English translation of ancient Greek text

Commonwealth of Israel is the English translation of the Greek πολιτείας του ισραηλ (politeias tou Israēl) mentioned in Ephesians 2:12 in the New Testament. The context of the surrounding verses, Ephesians 2:11-13, implies the uniting of Gentiles with Jews, who had historically been God's heritage, and the object of God's promises:

11 Therefore remember that you, once Gentiles in the flesh—who are called Uncircumcision by what is called the Circumcision made in the flesh by hands— 12 that at that time you were without Christ, being aliens from the commonwealth of Israel and strangers from the covenants of promise, having no hope and without God in the world. 13 But now in Christ Jesus you who once were far off have been brought near by the blood of Christ. (NKJV)

Advocates of Two House theology see in Joseph's blessing over Ephraim and Manasseh evidence that the ten tribes of the Kingdom of Israel became a "multitude of nations". Commonwealth Theology observes many other Bible verses that predict and affirm that the House of Israel was "scattered", swallowed up", and "not a people". This theology takes the view that the Gentiles (nations) "brought near by the blood of Christ" may be indistinguishable from the genetic descendants of the Lost Tribes and identical to the "believers scattered among the nations" (the Church). This connection between the dispersed tribes of Israel and the Gentiles would appear to be substantiated by John 7:35: "Then said the Jews among themselves, Whither will he go, that we shall not find him? will he go unto the dispersed among the Gentiles, and teach the Gentiles?" (KJV)

The Commonwealth Theology position that the Commonwealth of Israel denotes more than merely a restored/united Kingdom of Israel is further substantiated by the verses in Ephesians Ch. 2 which follow Paul's reference to the commonwealth. "For He Himself is our peace, who has made both one, and has broken down the middle wall of separation, having abolished in His flesh the enmity, that is, the law of commandments contained in ordinances, so as to create in Himself one new man from the two, thus making peace, and that He might reconcile them both to God in one body through the cross, thereby putting to death the enmity. And He came and preached peace to you who were afar off and to those who were near. 18 For through Him we both have access by one Spirit to the Father" (Eph. 2:14-18).

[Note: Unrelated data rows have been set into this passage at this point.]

## src/rtl/pin_mux_regs.svh

```systemverilog
// Purpose: constants for the strap capture and shared-pin steering block
// Assumes: straps are plain levels synchronous to clk_sys_i
// Notes:   positions below index the four shared serial/cell pins
//
// Overview of operation
// Width strap low: host port is 16 bits, upper sixteen data pins Hi-Z.
// Width strap high: host port is 32 bits on all data pins.
// Software-steered pins follow their enable and direction bits at any time.
// Strap-steered pins belong to exactly one peripheral from reset onward; the code drives them for the reset defaults in the cycle after capture.
// After reset, GPIO 1, 2, 8 serve clock outputs or serial clock.
// Enable bit one hands the pin to general-purpose I/O.
// Enabled GPIO pin: direction zero is input, direction one drives output.
// GPIO 9 to 15 work only with PCI strapped off and bits set.
// GPIO 9 to 15 idle after reset; PCI disabled by default.
// Cell port strap defaults to zero; shared pins serve serial port one.
// External controller holds non-configuration address pins at defaults or undriven.
// Cell port strapped on: shared pins serve it, serial-one-only pins Hi-Z.
// Peripheral strapped off: its standalone pins are tied off Hi-Z.
// Straps captured once at reset release and held until next reset.
`ifndef PIN_MUX_REGS_SVH
`define PIN_MUX_REGS_SVH

`define HOST_DATA_W       32
`define HOST_NARROW_W     16
`define SHARED_PIN_W      4
`define CLK_GP_W          3
`define PCI_GP_W          7

// shared serial pin positions
`define SH_TX_DATA        0
`define SH_TX_FRAME       1
`define SH_RX_FRAME       2
`define SH_RX_DATA        3

// strap defaults before capture
`define HOST_WIDE_RST     1'b0
`define CELL_PORT_EN_RST  1'b0
`define PCI_EN_RST        1'b0
`define GPIO_EN_RST       1'b0

`endif

```

## src/rtl/pin_mux_pkg.sv

```systemverilog
// Purpose: types shared by the strap capture and pad steering modules
// Assumes: nothing beyond SystemVerilog packages
// Notes:   constants live in pin_mux_regs.svh
package pin_mux_pkg;

    typedef enum logic [1:0] {
        PAD_FUNC,
        PAD_GPIO,
        PAD_OFF
    } pad_owner_t;

    typedef struct packed {
        logic host_wide;
        logic cell_port_en;
        logic pci_en;
        logic captured;
    } strap_sel_t;

endpackage

```

## src/rtl/config_strap_pin_mux.sv

```systemverilog
// Purpose: reset strap capture and steering of the shared device pins
// Assumes: strap and pad inputs synchronous to clk_sys_i; rst_b_i asynchronous
// Notes:   pad outputs are registered; strap selections hold until the next reset
`timescale 1ns/10ps
`include "pin_mux_regs.svh"
module config_strap_pin_mux
    import pin_mux_pkg::*;
#(
    parameter int SERIAL_ONE_ONLY_W = 3,
    parameter int CELL_ONLY_W       = 8,
    parameter int PCI_ONLY_W        = 4
) (
    input  wire logic                         clk_sys_i,
    input  wire logic                         rst_b_i,
    // straps
    input  wire logic                         host_data_bit5_strap_i,
    input  wire logic                         cell_port_enable_strap_i,
    input  wire logic                         pci_enable_strap_i,
    output logic                              host_port_wide_o,
    output logic                              cell_port_enabled_o,
    output logic                              pci_enabled_o,
    output logic                              straps_valid_o,
    // host data / PCI address-data pins
    input  wire logic [`HOST_DATA_W-1:0]      host_port_out_i,
    input  wire logic                         host_port_oe_i,
    input  wire logic [`HOST_DATA_W-1:0]      pci_ad_out_i,
    input  wire logic                         pci_ad_oe_i,
    input  wire logic [`HOST_DATA_W-1:0]      host_data_pad_i,
    output logic      [`HOST_DATA_W-1:0]      host_data_pad_o,
    output logic      [`HOST_DATA_W-1:0]      host_data_pad_oe_o,
    output logic      [`HOST_DATA_W-1:0]      host_port_in_o,
    output logic      [`HOST_DATA_W-1:0]      pci_ad_in_o,
    // GPIO 1, 2, 8 shared with clock outputs and serial-two clock
    input  wire logic                         clock_out_div_four_i,
    input  wire logic                         clock_out_div_six_i,
    output logic                              serial_two_ext_clock_o,
    input  wire logic [`CLK_GP_W-1:0]         clk_gpio_pin_enable_bit_i,
    input  wire logic [`CLK_GP_W-1:0]         clk_gpio_direction_bit_i,
    input  wire logic [`CLK_GP_W-1:0]         clk_gpio_out_i,
    output logic      [`CLK_GP_W-1:0]         clk_gpio_in_o,
    input  wire logic [`CLK_GP_W-1:0]         clk_gp_pad_i,
    output logic      [`CLK_GP_W-1:0]         clk_gp_pad_o,
    output logic      [`CLK_GP_W-1:0]         clk_gp_pad_oe_o,
    // GPIO 9 to 15 shared with PCI
    input  wire logic [`PCI_GP_W-1:0]         pci_gpio_pin_enable_bit_i,
    input  wire logic [`PCI_GP_W-1:0]         pci_gpio_direction_bit_i,
    input  wire logic [`PCI_GP_W-1:0]         pci_gpio_out_i,
    output logic      [`PCI_GP_W-1:0]         pci_gpio_in_o,
    input  wire logic [`PCI_GP_W-1:0]         pci_side_out_i,
    input  wire logic [`PCI_GP_W-1:0]         pci_side_oe_i,
    output logic      [`PCI_GP_W-1:0]         pci_side_in_o,
    input  wire logic [`PCI_GP_W-1:0]         pci_gp_pad_i,
    output logic      [`PCI_GP_W-1:0]         pci_gp_pad_o,
    output logic      [`PCI_GP_W-1:0]         pci_gp_pad_oe_o,
    // serial port one / cell port shared pins
    input  wire logic                         serial_one_tx_data_i,
    input  wire logic                         serial_one_tx_frame_i,
    input  wire logic                         serial_one_tx_frame_oe_i,
    input  wire logic                         serial_one_rx_frame_i,
    input  wire logic                         serial_one_rx_frame_oe_i,
    output logic                              serial_one_tx_frame_o,
    output logic                              serial_one_rx_frame_o,
    output logic                              serial_one_rx_data_o,
    output logic      [`SHARED_PIN_W-1:0]     cell_port_addr_o,
    input  wire logic [`SHARED_PIN_W-1:0]     shared_pad_i,
    output logic      [`SHARED_PIN_W-1:0]     shared_pad_o,
    output logic      [`SHARED_PIN_W-1:0]     shared_pad_oe_o,
    // standalone pins of each strap-gated peripheral
    input  wire logic [SERIAL_ONE_ONLY_W-1:0] serial_one_only_out_i,
    input  wire logic [SERIAL_ONE_ONLY_W-1:0] serial_one_only_oe_i,
    output logic      [SERIAL_ONE_ONLY_W-1:0] serial_one_only_pad_o,
    output logic      [SERIAL_ONE_ONLY_W-1:0] serial_one_only_pad_oe_o,
    input  wire logic [CELL_ONLY_W-1:0]       cell_only_out_i,
    input  wire logic [CELL_ONLY_W-1:0]       cell_only_oe_i,
    output logic      [CELL_ONLY_W-1:0]       cell_only_pad_o,
    output logic      [CELL_ONLY_W-1:0]       cell_only_pad_oe_o,
    input  wire logic [PCI_ONLY_W-1:0]        pci_only_out_i,
    input  wire logic [PCI_ONLY_W-1:0]        pci_only_oe_i,
    output logic      [PCI_ONLY_W-1:0]        pci_only_pad_o,
    output logic      [PCI_ONLY_W-1:0]        pci_only_pad_oe_o
);

    if (SERIAL_ONE_ONLY_W < 1 || CELL_ONLY_W < 1 || PCI_ONLY_W < 1) begin : width_check
        $error("standalone pin group widths must be at least one");
    end

    localparam logic [`HOST_DATA_W-1:0] NARROW_MASK = {{(`HOST_DATA_W-`HOST_NARROW_W){1'b0}},
                                                       {`HOST_NARROW_W{1'b1}}};

    typedef struct packed {
        strap_sel_t                     sel;
        logic [`HOST_DATA_W-1:0]        hd_out;
        logic [`HOST_DATA_W-1:0]        hd_oe;
        logic [`SHARED_PIN_W-1:0]       sh_out;
        logic [`SHARED_PIN_W-1:0]       sh_oe;
        logic [SERIAL_ONE_ONLY_W-1:0]   so_out;
        logic [SERIAL_ONE_ONLY_W-1:0]   so_oe;
        logic [CELL_ONLY_W-1:0]         co_out;
        logic [CELL_ONLY_W-1:0]         co_oe;
        logic [PCI_ONLY_W-1:0]          po_out;
        logic [PCI_ONLY_W-1:0]          po_oe;
    } mux_state_t;

    logic [1:0]               rst_sync_reg;
    logic                     rst_b;
    mux_state_t               state_reg;
    mux_state_t               state_next;
    logic [`HOST_DATA_W-1:0]  host_mask;
    logic [`CLK_GP_W-1:0]     clk_func_out;
    logic [`CLK_GP_W-1:0]     clk_func_oe;
    logic [`CLK_GP_W-1:0]     clk_func_in;

    always_ff @(posedge clk_sys_i or negedge rst_b_i) begin
        if (!rst_b_i) begin
            rst_sync_reg <= 2'h0;
        end else begin
            rst_sync_reg <= {rst_sync_reg[0], 1'b1};
        end
    end
    assign rst_b = rst_sync_reg[1];

    always_comb begin
        state_next = state_reg;
        // capture once after release
        if (!state_reg.sel.captured) begin
            state_next.sel.host_wide    = host_data_bit5_strap_i;
            state_next.sel.cell_port_en = cell_port_enable_strap_i;
            state_next.sel.pci_en       = pci_enable_strap_i;
            state_next.sel.captured     = 1'b1;
        end
        // host width mask
        host_mask = state_reg.sel.host_wide ? {`HOST_DATA_W{1'b1}} : NARROW_MASK;
        // one owner per strap
        if (state_reg.sel.pci_en) begin
            state_next.hd_out = pci_ad_out_i & {`HOST_DATA_W{pci_ad_oe_i}};
            state_next.hd_oe  = {`HOST_DATA_W{pci_ad_oe_i}};
        end else begin
            state_next.hd_out = host_port_out_i & host_mask & {`HOST_DATA_W{host_port_oe_i}};
            state_next.hd_oe  = host_mask & {`HOST_DATA_W{host_port_oe_i}};
        end
        // cell port takes shared pins
        if (state_reg.sel.cell_port_en) begin
            state_next.sh_out = '0;
            state_next.sh_oe  = '0;
        end else begin
            // serial one by default
            state_next.sh_out = '0;
            state_next.sh_oe  = '0;
            state_next.sh_out[`SH_TX_DATA]  = serial_one_tx_data_i;
            state_next.sh_oe[`SH_TX_DATA]   = 1'b1;
            state_next.sh_out[`SH_TX_FRAME] = serial_one_tx_frame_i & serial_one_tx_frame_oe_i;
            state_next.sh_oe[`SH_TX_FRAME]  = serial_one_tx_frame_oe_i;
            state_next.sh_out[`SH_RX_FRAME] = serial_one_rx_frame_i & serial_one_rx_frame_oe_i;
            state_next.sh_oe[`SH_RX_FRAME]  = serial_one_rx_frame_oe_i;
        end
        // standalone tie-off
        state_next.so_oe  = state_reg.sel.cell_port_en ? '0 : serial_one_only_oe_i;
        state_next.so_out = serial_one_only_out_i & state_next.so_oe;
        state_next.co_oe  = state_reg.sel.cell_port_en ? cell_only_oe_i : '0;
        state_next.co_out = cell_only_out_i & state_next.co_oe;
        state_next.po_oe  = state_reg.sel.pci_en ? pci_only_oe_i : '0;
        state_next.po_out = pci_only_out_i & state_next.po_oe;
    end

    // defaults with PCI and cell port off
    always_ff @(posedge clk_sys_i or negedge rst_b) begin
        if (!rst_b) begin
            state_reg                  <= '0;
            state_reg.sel.host_wide    <= `HOST_WIDE_RST;
            state_reg.sel.cell_port_en <= `CELL_PORT_EN_RST;
            state_reg.sel.pci_en       <= `PCI_EN_RST;
        end else begin
            state_reg <= state_next;
        end
    end

    assign host_port_wide_o         = state_reg.sel.host_wide;
    assign cell_port_enabled_o      = state_reg.sel.cell_port_en;
    assign pci_enabled_o            = state_reg.sel.pci_en;
    assign straps_valid_o           = state_reg.sel.captured;
    assign host_data_pad_o          = state_reg.hd_out;
    assign host_data_pad_oe_o       = state_reg.hd_oe;
    assign host_port_in_o           = state_reg.sel.pci_en ? '0 : (host_data_pad_i & host_mask);
    assign pci_ad_in_o              = state_reg.sel.pci_en ? host_data_pad_i : '0;
    assign shared_pad_o             = state_reg.sh_out;
    assign shared_pad_oe_o          = state_reg.sh_oe;
    assign serial_one_tx_frame_o    = state_reg.sel.cell_port_en ? 1'b0 : shared_pad_i[`SH_TX_FRAME];
    assign serial_one_rx_frame_o    = state_reg.sel.cell_port_en ? 1'b0 : shared_pad_i[`SH_RX_FRAME];
    assign serial_one_rx_data_o     = state_reg.sel.cell_port_en ? 1'b0 : shared_pad_i[`SH_RX_DATA];
    assign cell_port_addr_o         = state_reg.sel.cell_port_en ? shared_pad_i : '0;
    assign serial_one_only_pad_o    = state_reg.so_out;
    assign serial_one_only_pad_oe_o = state_reg.so_oe;
    assign cell_only_pad_o          = state_reg.co_out;
    assign cell_only_pad_oe_o       = state_reg.co_oe;
    assign pci_only_pad_o           = state_reg.po_out;
    assign pci_only_pad_oe_o        = state_reg.po_oe;

    // index 0 and 1 drive the divided clocks, index 2 is the serial-two clock input
    assign clk_func_out           = {1'b0, clock_out_div_six_i, clock_out_div_four_i};
    assign clk_func_oe            = 3'h3;
    assign serial_two_ext_clock_o = clk_func_in[2];

    // live software steering
    for (genvar i = 0; i < `CLK_GP_W; i++) begin : clk_gp
        gpio_pad_cell u_cell (
            .clk_sys_i    (clk_sys_i),
            .rst_b_i      (rst_b),
            .func_active_i(1'b1),
            .gpio_allow_i (1'b1),
            .gpio_en_i    (clk_gpio_pin_enable_bit_i[i]),
            .gpio_dir_i   (clk_gpio_direction_bit_i[i]),
            .gpio_out_i   (clk_gpio_out_i[i]),
            .func_out_i   (clk_func_out[i]),
            .func_oe_i    (clk_func_oe[i]),
            .pad_i        (clk_gp_pad_i[i]),
            .pad_o        (clk_gp_pad_o[i]),
            .pad_oe_o     (clk_gp_pad_oe_o[i]),
            .gpio_in_o    (clk_gpio_in_o[i]),
            .func_in_o    (clk_func_in[i])
        );
    end

    // GPIO only with PCI strapped off
    for (genvar i = 0; i < `PCI_GP_W; i++) begin : pci_gp
        gpio_pad_cell u_cell (
            .clk_sys_i    (clk_sys_i),
            .rst_b_i      (rst_b),
            .func_active_i(state_reg.sel.pci_en),
            .gpio_allow_i (~state_reg.sel.pci_en),
            .gpio_en_i    (pci_gpio_pin_enable_bit_i[i]),
            .gpio_dir_i   (pci_gpio_direction_bit_i[i]),
            .gpio_out_i   (pci_gpio_out_i[i]),
            .func_out_i   (pci_side_out_i[i]),
            .func_oe_i    (pci_side_oe_i[i]),
            .pad_i        (pci_gp_pad_i[i]),
            .pad_o        (pci_gp_pad_o[i]),
            .pad_oe_o     (pci_gp_pad_oe_o[i]),
            .gpio_in_o    (pci_gpio_in_o[i]),
            .func_in_o    (pci_side_in_o[i])
        );
    end

endmodule

```

## src/rtl/gpio_pad_cell.sv

```systemverilog
// Purpose: one shared pad owned either by a peripheral function or by GPIO
// Assumes: all controls synchronous to clk_sys_i
// Notes:   pad drive is registered, so a change of owner shows one cycle later
`timescale 1ns/10ps
module gpio_pad_cell
    import pin_mux_pkg::*;
(
    input  wire logic clk_sys_i,
    input  wire logic rst_b_i,
    input  wire logic func_active_i,
    input  wire logic gpio_allow_i,
    input  wire logic gpio_en_i,
    input  wire logic gpio_dir_i,
    input  wire logic gpio_out_i,
    input  wire logic func_out_i,
    input  wire logic func_oe_i,
    input  wire logic pad_i,
    output logic      pad_o,
    output logic      pad_oe_o,
    output logic      gpio_in_o,
    output logic      func_in_o
);

    typedef struct packed {
        logic pad_out;
        logic pad_oe;
    } cell_state_t;

    cell_state_t state_reg;
    cell_state_t state_next;
    pad_owner_t  owner;

    always_comb begin
        // GPIO takes over
        if (gpio_en_i && gpio_allow_i) begin
            owner = PAD_GPIO;
        end else if (func_active_i) begin
            owner = PAD_FUNC;
        end else begin
            owner = PAD_OFF;
        end
        state_next = state_reg;
        unique case (owner)
            // direction selects drive
            PAD_GPIO: begin
                state_next.pad_out = gpio_out_i & gpio_dir_i;
                state_next.pad_oe  = gpio_dir_i;
            end
            PAD_FUNC: begin
                state_next.pad_out = func_out_i & func_oe_i;
                state_next.pad_oe  = func_oe_i;
            end
            PAD_OFF: begin
                state_next.pad_out = 1'b0;
                state_next.pad_oe  = 1'b0;
            end
        endcase
    end

    always_ff @(posedge clk_sys_i or negedge rst_b_i) begin
        if (!rst_b_i) begin
            state_reg <= '0;
        end else begin
            state_reg <= state_next;
        end
    end

    assign pad_o     = state_reg.pad_out;
    assign pad_oe_o  = state_reg.pad_oe;
    // inputs are gated so the idle owner sees a quiet zero
    assign gpio_in_o = pad_i & (owner == PAD_GPIO);
    assign func_in_o = pad_i & (owner == PAD_FUNC);

endmodule

```

## config.mk

```make
export PLATFORM = sky130hd
export DESIGN_NAME = config_strap_pin_mux
export DESIGN_NICKNAME = d
export VERILOG_FILES = /design/src/rtl/pin_mux_pkg.sv /design/src/rtl/config_strap_pin_mux.sv /design/src/rtl/gpio_pad_cell.sv
export VERILOG_INCLUDE_DIRS = /design/src /design/src/rtl
export SDC_FILE = /design/constraint.sdc
export NUM_CORES = 1
export LEC_CHECK = 0
export BUFFER_PORTS_ARGS = -buffer_cell sky130_fd_sc_hd__buf_2
export CAP_MARGIN = 30
export CORE_AREA = 3 3 160 162
export CTS_CLUSTER_SIZE = 40
export DETAILED_ROUTE_END_ITERATION = 10
export DIE_AREA = 0 0 163 165
export SLEW_MARGIN = 15
export SYNTH_ARGS = -nofsm -noshare
export SYNTH_HDL_FRONTEND = slang
export SYNTH_SLANG_ARGS = --single-unit
```

## constraint.sdc

```tcl
create_clock -name clk_sys_i -period 9.2 [get_ports clk_sys_i]
set_clock_uncertainty 0.2 [all_clocks]
set_input_delay 1.84 -clock clk_sys_i [delete_from_list [all_inputs] [get_ports clk_sys_i]]
set_output_delay 1.84 -clock clk_sys_i [all_outputs]
set_load 0.02 [all_outputs]
```

==> metrics.txt <==
FP Rows 57; Final Hold Viols 0; post-layout net count 963; register area 0.00241 mm²; delay-heaviest family, CP buffers and inverters; CORE AREA ~0.024 mm²; vias per cell 3.82; CTS clock-pin slew for the worst setup and hold paths 80 ps; IO Port Bufs 410; hold crit path type flop to asynchronous set/reset pin; Yosys warnings 0; slowest library cell on the worst path buf_4; CTS buffer count 9; initial antenna violation count 1; Pleak 3.82 nW; Ports between 400 and 500; # Post-CTS Setup Buffers 0; Worst-Skew Late Latency 340 ps; Post-Syn Instances 435; Final setup viols 0; filler instances around 2600; PostCTS Resize Cnt 0; startpoint types flop; Seq cells post-synth 96; Worst Path Max Fanout 100; f_max about 230 MHz; Seq/Total Area, Yosys 52.1%; Slew @ Worst Pin 860 ps; Syn Std Cell Area 0.00461 mm²; Synth top area share between 50% and 60%; GRT Resource Usage Total between 10% and 20%; placed cell count 1078; CTS tree yes; CP bufs+invs 2; Max-cap violations 0; fin cells roughly 1100; fraction of layout cells with a size suffix above 1 56.8%; Num Clock Sinks 96; DR WL/cell roughly 15 µm; Worst IR Drop VDD ~0.090 mV; Die W roughly 160 µm; vias in the first global route between 3000 and 4000; crit-path cells buf_4 -> nor2b_4 -> and2_1 -> buf_2; Clock Root Buffer clkbuf_16; Final Cycle Share between 40% and 50%; slowest cell delay on critical path slightly below 700 ps; routability congestion estimate 0.798; area of the multi-input gates 0.00149 mm²; CTS Hold Buffers Added 0; area growth from synthesis to layout 45.4%; CP endpoint kind primary output; Max clock buf depth 2; drt pass-1 iters 4; crit path kind flop to primary output; initial drt markers 171; pin count of the biggest net entering global routing approximately 100; Synth area leaders dfrtp_1 52%, buf_4 12%, and2_1 11%; RSZ-0062 raised after global routing false; Final Cell Area 0.00671 mm²; Tmin final 4350 ps; depth of the CTS H-tree 3; GRT overflow 0; pwr/cell area ~170 mW/mm²; max reg flops 32; DP HPWL 12.6 mm; ANT cells 0; global-route wire length before repair between 20 and 25 mm; DRC viols 0; Routed WL 15.9 mm; Initial Util 19.0%; Yosys cell types 24; Die Y between 150 and 200 µm; via count roughly 4200; Avg Cell Area, Syn 10.6 µm²; outcome finished, final reports clean; Antenna Nets Post-Route 0; Die Area 0.0269 mm²; Cell Area, Placed approximately 0.0064 mm²; Fin Setup TNS 0 ps; max-slew headroom at the worst pin 42.7%; Arr. time, crit path 2310 ps; Synth area leader dfrtp_1; max-slew violations 0; Crit path required time 7160 ps
==> cell type report <==
class	instances	area share (%)
multi-input combinational	242	22.2
clock inverter	7	1.29
clock buffer	9	3.36
sequential	96	35.9
timing repair buffer	413	31.0
inverter	3	0.168
tap	324	6.04
==> worst paths after layout <==
kind	end	from	cells past startpoint	slack, ps
min	pci_only_pad_o[0]$_DFF_PN0_	rst_sync_reg[1]$_DFF_PN0_	0	70
max reg2reg	pci_gp[2].u_cell.pad_oe_o$_DFF_PN0_	pci_enabled_o$_DFFE_PN0N_	2	7180
max in group asynchronous	host_data_pad_o[24]$_DFF_PN0_	rst_sync_reg[1]$_DFF_PN0_	1	7560
min in group clk_sys_i	rst_sync_reg[1]$_DFF_PN0_	rst_sync_reg[0]$_DFF_PN0_	0	160
min reg2reg	pci_only_pad_o[0]$_DFF_PN0_	rst_sync_reg[1]$_DFF_PN0_	0	70
max	host_port_in_o[31]	pci_enabled_o$_DFFE_PN0N_	4	4850
==> stage by stage <==
step	setup slack [ps]	power [mW]	util (%)	hold WS (ps)
2_1_floorplan	4990	0.695	-	131
3_3_place_gp	4840	0.789	26.3	97.9
3_5_place_dp	4860	0.793	26.4	101
4_1_cts	4760	1.19	27.7	105
5_1_grt	4620	1.23	27.7	128
6_report	4850	1.16	27.7	72.9
==> cell families after synthesis <==
logic type,share of synthesized area (%)
flip-flops,52.1
AND/OR/NAND/NOR,23.3
multiplexers,0.732
AO/OA/AOI/OAI,7.89
other,0.163
buffers and inverters,15.9
==> placed cells by master, fill, tap and decap left out, types with 2 or more instances in the layout <==
cell type,count
dfrtp_1,94
and3_1,13
dfrtp_4,2
a22o_1,16
o21ai_0,16
mux2_2,3
clkinv_4,2
nand3_1,33
nor2b_1,26
and2_1,80
nand2_1,21
o2bb2ai_1,15
buf_4,2
buf_2,410
inv_1,3
nor2_1,6
nor2b_4,2
conb_1,4
nand2b_1,2
clkbuf_16,9
clkinv_8,3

"One new man" implies something that did not previously exist, something unique and apart from the United Kingdom under King David and Solomon. In addition, the antecedents of "we both" refer to the Gentiles who were alienated, strangers, far off, and the recipient of the promises which would include both houses of the Divided Kingdom. Once again, this added element of the Gentiles exceeds the original Kingdom consisting only of the Children of Israel and fulfills the prophecy of Isaiah 49:8:

Thus says the Lord:

"In an acceptable time I have heard You,
And in the day of salvation I have helped You;
I will preserve You and give You
As a covenant to the people,
To restore the earth,
To cause them to inherit the desolate heritages;"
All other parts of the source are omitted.